WHAT TO PRODUCE: Among the records below, find the line that has "- removing MAX_ROUTING_LAYER (formerly met4)"; from there, give the lines again exactly, and stop after the line that has "try-willow reached the".

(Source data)
================

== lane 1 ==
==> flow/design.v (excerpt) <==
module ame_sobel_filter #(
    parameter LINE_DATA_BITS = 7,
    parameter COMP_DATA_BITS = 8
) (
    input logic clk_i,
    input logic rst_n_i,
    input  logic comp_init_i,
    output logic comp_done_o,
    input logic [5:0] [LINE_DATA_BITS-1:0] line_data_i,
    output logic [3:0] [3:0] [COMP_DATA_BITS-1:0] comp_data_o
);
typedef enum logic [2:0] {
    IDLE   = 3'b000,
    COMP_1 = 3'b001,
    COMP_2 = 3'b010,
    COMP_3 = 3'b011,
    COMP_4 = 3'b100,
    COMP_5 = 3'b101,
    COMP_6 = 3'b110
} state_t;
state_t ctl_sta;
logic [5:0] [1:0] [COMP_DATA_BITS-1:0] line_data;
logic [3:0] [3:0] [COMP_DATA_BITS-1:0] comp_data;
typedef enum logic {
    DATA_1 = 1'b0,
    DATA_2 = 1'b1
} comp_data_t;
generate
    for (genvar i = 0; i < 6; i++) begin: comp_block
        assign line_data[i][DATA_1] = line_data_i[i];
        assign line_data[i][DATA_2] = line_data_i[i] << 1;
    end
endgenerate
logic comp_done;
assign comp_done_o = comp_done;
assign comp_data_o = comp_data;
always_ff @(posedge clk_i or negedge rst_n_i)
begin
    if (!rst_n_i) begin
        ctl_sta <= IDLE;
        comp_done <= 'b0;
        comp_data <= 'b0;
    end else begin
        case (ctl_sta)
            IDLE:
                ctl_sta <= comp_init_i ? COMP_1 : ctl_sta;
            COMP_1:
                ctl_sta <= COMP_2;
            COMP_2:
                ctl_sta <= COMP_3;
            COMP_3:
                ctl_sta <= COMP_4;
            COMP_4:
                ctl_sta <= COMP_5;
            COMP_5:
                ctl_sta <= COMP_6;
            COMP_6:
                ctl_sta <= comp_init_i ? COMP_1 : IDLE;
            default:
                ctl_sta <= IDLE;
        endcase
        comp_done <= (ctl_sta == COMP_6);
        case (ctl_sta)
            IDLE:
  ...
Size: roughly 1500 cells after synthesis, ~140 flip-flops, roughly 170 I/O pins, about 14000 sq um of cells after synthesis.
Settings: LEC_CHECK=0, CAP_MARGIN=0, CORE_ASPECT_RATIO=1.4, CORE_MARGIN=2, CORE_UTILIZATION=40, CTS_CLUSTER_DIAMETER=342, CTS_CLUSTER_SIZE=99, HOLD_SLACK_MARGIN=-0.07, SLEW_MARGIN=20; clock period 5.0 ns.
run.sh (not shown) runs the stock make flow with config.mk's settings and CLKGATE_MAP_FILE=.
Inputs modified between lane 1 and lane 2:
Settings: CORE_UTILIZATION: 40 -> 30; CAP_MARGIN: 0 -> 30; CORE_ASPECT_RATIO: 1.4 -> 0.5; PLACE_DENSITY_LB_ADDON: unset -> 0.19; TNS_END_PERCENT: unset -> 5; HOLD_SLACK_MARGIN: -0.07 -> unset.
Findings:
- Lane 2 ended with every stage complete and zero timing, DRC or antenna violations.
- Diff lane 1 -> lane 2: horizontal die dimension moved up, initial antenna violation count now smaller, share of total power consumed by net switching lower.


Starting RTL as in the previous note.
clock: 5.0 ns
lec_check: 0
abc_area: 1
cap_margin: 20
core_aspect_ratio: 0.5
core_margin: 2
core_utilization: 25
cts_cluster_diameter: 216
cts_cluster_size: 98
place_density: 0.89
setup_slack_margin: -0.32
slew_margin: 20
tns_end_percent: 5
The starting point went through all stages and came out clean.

================

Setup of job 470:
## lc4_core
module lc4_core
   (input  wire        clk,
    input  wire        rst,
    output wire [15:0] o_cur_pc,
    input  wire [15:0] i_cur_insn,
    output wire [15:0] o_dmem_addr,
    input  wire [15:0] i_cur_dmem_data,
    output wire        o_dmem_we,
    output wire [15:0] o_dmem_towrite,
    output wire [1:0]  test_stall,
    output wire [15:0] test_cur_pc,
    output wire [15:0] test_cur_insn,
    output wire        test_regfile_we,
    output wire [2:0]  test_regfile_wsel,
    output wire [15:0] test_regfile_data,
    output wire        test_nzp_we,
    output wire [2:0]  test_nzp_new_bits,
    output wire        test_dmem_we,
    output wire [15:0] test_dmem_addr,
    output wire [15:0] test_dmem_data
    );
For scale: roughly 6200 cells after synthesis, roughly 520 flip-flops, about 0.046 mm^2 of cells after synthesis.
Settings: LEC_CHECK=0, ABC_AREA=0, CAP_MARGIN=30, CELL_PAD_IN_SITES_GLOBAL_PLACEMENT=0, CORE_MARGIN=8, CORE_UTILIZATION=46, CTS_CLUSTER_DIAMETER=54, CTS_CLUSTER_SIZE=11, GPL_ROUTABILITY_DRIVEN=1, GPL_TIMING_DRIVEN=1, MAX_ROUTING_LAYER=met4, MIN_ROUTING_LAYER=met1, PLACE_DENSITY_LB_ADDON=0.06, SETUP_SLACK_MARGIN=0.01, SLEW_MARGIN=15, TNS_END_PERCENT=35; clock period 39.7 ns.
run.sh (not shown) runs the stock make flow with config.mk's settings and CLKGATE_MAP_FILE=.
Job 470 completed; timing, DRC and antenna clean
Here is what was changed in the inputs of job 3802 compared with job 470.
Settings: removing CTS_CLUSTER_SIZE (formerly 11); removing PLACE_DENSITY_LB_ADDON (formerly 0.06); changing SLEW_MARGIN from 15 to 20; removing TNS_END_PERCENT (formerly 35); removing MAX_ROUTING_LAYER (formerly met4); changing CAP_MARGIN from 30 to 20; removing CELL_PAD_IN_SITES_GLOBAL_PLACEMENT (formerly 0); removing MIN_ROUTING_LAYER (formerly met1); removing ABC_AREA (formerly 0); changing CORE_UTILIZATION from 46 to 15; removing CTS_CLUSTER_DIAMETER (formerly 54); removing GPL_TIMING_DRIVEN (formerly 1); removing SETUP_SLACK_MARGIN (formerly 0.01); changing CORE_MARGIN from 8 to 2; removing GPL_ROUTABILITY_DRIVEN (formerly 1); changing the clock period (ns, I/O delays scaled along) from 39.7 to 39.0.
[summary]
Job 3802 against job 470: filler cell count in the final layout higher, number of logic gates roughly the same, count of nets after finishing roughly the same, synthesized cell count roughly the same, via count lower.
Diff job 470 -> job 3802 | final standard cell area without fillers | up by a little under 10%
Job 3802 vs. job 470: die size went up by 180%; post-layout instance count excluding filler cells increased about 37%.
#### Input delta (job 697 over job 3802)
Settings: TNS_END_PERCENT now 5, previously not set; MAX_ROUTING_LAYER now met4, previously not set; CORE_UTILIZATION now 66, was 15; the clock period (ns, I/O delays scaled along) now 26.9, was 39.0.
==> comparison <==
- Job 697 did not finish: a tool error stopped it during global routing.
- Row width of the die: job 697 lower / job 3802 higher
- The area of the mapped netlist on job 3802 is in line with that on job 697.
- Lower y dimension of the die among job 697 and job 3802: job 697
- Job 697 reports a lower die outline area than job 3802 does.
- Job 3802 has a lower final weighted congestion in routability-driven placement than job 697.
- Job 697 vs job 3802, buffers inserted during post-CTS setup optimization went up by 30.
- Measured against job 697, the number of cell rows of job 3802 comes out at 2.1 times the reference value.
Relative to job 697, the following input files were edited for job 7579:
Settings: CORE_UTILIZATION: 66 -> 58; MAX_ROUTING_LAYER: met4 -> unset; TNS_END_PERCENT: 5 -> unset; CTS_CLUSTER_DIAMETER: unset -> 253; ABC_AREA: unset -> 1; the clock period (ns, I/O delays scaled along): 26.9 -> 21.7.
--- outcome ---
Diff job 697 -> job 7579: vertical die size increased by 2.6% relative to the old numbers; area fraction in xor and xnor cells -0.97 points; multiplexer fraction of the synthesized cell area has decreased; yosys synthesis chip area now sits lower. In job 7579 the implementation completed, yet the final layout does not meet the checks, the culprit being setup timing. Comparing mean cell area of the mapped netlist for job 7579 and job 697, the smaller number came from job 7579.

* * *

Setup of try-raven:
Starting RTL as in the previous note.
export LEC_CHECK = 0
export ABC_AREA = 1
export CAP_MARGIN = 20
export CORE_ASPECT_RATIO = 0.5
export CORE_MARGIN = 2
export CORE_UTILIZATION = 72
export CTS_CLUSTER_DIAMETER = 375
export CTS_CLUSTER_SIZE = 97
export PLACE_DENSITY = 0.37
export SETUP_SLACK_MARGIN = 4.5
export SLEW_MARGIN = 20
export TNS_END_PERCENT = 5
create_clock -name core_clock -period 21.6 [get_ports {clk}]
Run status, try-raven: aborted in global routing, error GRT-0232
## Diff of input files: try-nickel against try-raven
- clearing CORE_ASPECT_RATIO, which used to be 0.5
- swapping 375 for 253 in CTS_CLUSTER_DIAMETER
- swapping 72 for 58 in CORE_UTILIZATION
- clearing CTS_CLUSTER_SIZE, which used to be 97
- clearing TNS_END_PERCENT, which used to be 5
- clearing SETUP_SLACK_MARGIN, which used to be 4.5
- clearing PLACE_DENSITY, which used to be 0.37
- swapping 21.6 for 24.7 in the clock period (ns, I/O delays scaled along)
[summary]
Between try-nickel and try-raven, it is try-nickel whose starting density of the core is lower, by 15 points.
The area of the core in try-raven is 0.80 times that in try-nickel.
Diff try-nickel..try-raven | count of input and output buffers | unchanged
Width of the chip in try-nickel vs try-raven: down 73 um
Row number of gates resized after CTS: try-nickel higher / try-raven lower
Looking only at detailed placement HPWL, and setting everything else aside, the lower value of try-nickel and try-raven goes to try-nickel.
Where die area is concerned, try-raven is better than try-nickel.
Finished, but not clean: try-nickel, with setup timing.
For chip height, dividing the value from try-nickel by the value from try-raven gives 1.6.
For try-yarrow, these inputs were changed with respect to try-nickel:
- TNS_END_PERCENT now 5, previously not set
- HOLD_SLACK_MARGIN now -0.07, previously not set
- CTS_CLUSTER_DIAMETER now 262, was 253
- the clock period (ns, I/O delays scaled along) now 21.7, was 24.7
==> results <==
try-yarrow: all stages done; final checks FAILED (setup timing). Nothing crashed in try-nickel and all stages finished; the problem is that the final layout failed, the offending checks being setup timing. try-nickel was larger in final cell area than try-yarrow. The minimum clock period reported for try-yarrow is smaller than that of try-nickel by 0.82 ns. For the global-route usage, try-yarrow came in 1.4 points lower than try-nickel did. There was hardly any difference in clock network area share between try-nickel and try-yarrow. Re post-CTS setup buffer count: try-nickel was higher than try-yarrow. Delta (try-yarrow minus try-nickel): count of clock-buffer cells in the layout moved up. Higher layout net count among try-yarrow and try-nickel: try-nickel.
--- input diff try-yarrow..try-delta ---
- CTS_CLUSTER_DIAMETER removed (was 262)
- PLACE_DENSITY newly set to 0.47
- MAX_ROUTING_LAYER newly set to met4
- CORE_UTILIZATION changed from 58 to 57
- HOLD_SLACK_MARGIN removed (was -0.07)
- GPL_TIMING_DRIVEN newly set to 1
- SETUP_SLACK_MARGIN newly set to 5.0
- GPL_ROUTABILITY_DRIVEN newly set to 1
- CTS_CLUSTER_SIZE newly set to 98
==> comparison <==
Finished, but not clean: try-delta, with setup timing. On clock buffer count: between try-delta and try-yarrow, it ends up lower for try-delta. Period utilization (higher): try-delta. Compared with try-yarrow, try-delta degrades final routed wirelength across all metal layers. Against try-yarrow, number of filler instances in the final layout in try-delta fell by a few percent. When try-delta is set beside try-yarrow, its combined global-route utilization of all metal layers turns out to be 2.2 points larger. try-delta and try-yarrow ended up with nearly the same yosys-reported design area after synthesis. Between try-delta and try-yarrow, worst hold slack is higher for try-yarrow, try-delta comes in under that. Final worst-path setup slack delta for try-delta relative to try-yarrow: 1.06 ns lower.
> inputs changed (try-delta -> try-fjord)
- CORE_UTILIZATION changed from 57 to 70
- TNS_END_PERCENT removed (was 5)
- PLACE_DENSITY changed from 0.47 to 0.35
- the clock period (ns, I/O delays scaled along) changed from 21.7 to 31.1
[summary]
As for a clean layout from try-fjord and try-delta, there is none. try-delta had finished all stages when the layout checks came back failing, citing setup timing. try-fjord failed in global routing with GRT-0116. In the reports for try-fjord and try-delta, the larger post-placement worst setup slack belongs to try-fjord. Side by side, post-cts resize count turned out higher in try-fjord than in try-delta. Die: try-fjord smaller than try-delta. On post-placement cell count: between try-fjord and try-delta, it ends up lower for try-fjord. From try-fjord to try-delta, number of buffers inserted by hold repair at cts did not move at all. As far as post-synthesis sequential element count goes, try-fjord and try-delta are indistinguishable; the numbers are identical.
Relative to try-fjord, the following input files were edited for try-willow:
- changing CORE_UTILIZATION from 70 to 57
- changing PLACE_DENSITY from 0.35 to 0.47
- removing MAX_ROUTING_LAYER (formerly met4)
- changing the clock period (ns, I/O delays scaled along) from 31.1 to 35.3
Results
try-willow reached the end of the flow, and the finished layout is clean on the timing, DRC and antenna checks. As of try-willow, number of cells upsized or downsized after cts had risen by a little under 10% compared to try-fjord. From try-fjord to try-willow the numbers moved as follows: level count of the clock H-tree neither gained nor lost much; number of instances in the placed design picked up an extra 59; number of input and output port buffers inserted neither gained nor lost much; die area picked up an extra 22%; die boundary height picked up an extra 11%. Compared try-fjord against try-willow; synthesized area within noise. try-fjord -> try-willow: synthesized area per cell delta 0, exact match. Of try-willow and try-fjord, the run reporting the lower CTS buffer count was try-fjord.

================

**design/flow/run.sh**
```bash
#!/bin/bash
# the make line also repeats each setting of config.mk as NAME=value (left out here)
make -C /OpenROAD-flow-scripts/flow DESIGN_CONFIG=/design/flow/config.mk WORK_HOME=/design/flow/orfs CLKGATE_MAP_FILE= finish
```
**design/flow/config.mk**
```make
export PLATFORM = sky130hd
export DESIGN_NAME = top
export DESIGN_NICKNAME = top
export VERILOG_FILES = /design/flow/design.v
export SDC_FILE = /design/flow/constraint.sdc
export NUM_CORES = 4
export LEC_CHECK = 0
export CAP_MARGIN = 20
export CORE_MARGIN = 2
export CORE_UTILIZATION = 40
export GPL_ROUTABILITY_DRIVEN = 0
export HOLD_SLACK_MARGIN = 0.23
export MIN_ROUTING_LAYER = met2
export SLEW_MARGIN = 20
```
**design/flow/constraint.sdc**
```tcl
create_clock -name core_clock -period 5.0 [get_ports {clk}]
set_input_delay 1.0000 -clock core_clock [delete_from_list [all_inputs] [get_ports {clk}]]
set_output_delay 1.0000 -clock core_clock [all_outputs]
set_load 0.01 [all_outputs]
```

================

PROBLEM SOLUTION:
- removing MAX_ROUTING_LAYER (formerly met4)
- changing the clock period (ns, I/O delays scaled along) from 31.1 to 35.3
Results
try-willow reached the end of the flow, and the finished layout is clean on the timing, DRC and antenna checks. As of try-willow, number of cells upsized or downsized after cts had risen by a little under 10% compared to try-fjord. From try-fjord to try-willow the numbers moved as follows: level count of the clock H-tree neither gained nor lost much; number of instances in the placed design picked up an extra 59; number of input and output port buffers inserted neither gained nor lost much; die area picked up an extra 22%; die boundary height picked up an extra 11%. Compared try-fjord against try-willow; synthesized area within noise. try-fjord -> try-willow: synthesized area per cell delta 0, exact match. Of try-willow and try-fjord, the run reporting the lower CTS buffer count was try-fjord.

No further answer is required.